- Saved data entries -

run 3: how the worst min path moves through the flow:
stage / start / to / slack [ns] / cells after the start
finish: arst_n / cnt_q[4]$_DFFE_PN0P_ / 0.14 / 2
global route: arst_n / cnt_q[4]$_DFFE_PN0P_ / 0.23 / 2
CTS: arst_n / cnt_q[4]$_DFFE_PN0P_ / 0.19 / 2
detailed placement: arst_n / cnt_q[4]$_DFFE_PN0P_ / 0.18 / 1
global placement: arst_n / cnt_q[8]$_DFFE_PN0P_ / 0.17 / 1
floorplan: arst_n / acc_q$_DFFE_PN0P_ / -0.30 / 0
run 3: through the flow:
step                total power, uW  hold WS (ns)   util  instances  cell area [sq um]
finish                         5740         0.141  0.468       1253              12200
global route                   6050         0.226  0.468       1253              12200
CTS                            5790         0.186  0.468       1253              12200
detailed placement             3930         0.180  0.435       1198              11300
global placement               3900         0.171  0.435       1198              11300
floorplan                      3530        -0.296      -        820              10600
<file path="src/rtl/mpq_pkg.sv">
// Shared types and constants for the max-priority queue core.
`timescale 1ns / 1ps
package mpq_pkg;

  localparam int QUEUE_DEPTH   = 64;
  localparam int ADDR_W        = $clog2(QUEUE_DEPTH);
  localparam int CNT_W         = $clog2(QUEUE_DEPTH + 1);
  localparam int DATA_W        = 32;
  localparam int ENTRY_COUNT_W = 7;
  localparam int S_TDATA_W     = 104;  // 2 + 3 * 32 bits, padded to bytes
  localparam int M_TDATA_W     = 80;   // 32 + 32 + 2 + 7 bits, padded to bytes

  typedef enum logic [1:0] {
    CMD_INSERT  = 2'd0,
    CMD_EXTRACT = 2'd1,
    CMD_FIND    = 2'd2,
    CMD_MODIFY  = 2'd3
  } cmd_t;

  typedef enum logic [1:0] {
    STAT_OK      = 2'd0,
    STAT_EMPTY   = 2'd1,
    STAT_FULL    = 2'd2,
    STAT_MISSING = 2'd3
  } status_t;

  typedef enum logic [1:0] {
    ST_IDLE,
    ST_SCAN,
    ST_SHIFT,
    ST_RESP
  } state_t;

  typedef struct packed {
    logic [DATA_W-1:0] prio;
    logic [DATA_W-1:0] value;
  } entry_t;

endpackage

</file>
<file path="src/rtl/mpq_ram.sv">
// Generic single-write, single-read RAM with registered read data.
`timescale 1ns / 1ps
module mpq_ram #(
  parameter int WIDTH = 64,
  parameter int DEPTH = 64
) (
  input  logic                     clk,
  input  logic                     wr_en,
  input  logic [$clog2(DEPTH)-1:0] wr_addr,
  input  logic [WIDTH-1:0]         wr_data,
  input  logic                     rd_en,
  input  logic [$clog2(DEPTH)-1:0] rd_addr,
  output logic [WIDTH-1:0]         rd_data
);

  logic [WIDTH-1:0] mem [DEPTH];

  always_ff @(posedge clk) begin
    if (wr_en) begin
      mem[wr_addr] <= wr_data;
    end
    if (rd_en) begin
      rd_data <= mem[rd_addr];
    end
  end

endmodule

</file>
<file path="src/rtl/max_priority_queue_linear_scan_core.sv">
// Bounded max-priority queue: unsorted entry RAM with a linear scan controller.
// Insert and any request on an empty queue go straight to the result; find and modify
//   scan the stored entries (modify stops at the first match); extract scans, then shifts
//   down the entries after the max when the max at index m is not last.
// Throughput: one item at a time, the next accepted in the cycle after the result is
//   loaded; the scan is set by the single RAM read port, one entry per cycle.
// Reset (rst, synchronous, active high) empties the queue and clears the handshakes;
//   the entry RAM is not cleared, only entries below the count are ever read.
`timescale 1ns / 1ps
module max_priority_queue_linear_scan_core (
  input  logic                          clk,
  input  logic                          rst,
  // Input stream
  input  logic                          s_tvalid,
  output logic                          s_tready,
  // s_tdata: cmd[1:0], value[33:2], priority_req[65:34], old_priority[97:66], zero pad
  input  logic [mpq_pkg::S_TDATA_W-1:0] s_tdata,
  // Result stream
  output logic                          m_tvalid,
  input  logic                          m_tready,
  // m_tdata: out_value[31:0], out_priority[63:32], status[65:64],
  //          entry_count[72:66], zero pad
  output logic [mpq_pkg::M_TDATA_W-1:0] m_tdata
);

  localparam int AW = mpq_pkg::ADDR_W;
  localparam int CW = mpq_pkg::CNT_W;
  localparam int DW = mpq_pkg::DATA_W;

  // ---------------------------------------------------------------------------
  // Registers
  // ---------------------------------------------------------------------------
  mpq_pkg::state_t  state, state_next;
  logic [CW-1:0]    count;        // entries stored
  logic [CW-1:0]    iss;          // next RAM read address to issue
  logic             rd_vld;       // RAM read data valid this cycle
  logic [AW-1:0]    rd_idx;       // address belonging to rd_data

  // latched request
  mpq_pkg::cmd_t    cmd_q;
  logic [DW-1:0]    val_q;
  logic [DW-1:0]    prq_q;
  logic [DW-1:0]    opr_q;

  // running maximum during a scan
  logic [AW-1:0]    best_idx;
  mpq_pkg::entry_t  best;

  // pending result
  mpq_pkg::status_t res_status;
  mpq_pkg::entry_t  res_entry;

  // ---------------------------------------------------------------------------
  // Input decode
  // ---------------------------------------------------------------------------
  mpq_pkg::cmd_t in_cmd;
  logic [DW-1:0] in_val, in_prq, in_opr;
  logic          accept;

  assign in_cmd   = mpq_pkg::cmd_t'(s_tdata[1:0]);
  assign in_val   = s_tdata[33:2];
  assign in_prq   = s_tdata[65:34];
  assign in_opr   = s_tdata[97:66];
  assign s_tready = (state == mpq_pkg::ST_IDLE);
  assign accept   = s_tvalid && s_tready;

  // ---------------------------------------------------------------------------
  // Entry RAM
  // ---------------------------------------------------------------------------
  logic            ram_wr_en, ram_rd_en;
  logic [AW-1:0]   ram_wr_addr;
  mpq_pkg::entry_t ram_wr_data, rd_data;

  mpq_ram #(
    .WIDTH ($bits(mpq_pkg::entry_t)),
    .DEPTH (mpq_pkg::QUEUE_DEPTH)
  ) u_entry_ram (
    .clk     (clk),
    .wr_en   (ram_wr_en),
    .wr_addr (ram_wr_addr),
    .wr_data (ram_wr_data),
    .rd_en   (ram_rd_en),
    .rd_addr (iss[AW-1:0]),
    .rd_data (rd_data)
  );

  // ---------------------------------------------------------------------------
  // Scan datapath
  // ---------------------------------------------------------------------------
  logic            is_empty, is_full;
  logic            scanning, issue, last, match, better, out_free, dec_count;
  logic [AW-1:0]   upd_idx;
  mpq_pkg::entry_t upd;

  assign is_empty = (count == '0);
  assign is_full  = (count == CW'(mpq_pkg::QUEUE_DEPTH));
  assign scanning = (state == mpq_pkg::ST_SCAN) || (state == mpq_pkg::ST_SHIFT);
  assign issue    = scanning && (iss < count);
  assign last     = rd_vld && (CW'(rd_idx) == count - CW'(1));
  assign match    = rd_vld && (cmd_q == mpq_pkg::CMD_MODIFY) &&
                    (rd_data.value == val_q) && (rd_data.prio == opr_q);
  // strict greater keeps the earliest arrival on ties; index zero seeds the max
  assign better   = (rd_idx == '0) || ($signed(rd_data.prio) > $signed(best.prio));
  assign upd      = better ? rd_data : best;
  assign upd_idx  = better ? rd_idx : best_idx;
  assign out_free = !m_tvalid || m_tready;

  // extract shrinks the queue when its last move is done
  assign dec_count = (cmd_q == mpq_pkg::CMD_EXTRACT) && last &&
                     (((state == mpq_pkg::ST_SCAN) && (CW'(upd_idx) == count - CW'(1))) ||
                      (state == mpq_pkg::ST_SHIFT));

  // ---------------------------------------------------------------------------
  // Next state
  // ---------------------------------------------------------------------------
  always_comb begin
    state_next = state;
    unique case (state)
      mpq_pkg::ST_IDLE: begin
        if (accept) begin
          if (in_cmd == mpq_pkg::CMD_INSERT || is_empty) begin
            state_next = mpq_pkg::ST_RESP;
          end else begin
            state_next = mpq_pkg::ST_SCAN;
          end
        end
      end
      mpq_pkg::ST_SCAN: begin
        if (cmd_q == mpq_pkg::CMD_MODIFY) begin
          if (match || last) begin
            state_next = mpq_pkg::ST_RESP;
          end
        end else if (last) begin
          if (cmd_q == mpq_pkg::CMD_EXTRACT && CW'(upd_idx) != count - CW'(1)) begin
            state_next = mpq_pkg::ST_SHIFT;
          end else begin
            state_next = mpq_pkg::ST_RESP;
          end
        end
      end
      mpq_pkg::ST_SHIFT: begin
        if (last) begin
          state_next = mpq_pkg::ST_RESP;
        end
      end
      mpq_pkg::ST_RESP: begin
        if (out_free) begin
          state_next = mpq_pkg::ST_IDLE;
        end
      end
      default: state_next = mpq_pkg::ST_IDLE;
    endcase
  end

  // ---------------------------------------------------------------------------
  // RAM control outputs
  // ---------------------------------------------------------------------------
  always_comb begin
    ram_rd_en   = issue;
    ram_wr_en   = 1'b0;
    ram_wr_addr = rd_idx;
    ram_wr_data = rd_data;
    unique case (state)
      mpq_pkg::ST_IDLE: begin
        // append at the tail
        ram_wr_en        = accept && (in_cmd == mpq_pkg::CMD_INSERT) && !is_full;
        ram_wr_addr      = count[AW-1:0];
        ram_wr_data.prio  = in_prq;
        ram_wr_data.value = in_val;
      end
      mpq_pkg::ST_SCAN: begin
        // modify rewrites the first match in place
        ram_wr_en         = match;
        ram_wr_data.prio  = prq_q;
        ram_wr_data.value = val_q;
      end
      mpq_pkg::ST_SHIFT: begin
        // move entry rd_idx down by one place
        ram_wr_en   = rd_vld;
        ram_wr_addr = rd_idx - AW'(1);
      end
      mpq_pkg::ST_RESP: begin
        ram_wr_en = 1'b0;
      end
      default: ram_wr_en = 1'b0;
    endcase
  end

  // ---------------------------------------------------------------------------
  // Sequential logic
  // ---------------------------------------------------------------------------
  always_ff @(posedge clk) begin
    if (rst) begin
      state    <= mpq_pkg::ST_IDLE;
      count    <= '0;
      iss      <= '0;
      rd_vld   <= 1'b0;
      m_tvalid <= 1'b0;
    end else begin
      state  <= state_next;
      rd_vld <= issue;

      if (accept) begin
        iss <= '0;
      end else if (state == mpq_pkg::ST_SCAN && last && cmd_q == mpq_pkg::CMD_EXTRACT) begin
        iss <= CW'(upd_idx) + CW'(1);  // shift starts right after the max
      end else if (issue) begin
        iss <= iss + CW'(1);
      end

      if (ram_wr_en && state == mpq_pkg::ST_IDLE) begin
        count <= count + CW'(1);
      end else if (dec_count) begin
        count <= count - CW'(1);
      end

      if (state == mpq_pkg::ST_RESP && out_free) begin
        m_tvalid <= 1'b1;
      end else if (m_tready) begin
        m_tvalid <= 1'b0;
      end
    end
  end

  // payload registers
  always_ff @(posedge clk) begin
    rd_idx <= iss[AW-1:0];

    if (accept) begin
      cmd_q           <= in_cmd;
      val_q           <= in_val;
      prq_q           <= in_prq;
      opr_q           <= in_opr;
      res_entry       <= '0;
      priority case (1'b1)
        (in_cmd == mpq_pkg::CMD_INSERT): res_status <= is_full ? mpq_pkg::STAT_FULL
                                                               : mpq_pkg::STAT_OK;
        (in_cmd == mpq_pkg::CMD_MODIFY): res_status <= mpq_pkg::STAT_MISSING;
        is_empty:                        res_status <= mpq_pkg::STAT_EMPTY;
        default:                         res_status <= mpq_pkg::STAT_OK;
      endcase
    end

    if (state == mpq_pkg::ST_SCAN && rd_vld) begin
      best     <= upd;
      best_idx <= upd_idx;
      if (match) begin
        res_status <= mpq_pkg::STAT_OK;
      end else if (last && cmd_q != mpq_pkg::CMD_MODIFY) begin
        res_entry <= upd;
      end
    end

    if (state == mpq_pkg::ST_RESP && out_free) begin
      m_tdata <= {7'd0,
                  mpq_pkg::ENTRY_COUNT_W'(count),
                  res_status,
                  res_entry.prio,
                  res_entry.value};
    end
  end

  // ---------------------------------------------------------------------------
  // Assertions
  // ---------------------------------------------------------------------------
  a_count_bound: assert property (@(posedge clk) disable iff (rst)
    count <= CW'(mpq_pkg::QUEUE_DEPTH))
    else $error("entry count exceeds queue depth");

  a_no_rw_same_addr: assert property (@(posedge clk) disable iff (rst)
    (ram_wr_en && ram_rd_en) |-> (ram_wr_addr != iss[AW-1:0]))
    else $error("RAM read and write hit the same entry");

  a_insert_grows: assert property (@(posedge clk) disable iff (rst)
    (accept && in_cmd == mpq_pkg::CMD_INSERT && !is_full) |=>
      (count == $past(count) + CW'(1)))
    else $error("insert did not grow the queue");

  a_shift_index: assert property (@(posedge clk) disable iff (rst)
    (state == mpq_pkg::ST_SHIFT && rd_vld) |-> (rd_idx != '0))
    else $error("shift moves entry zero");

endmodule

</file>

- Task objective -
Which lines of the data contain "WIDTH"? Copy them all.

- Solved problem -
  parameter int WIDTH = 64,
  input  logic [WIDTH-1:0]         wr_data,
  output logic [WIDTH-1:0]         rd_data
  logic [WIDTH-1:0] mem [DEPTH];
    .WIDTH ($bits(mpq_pkg::entry_t)),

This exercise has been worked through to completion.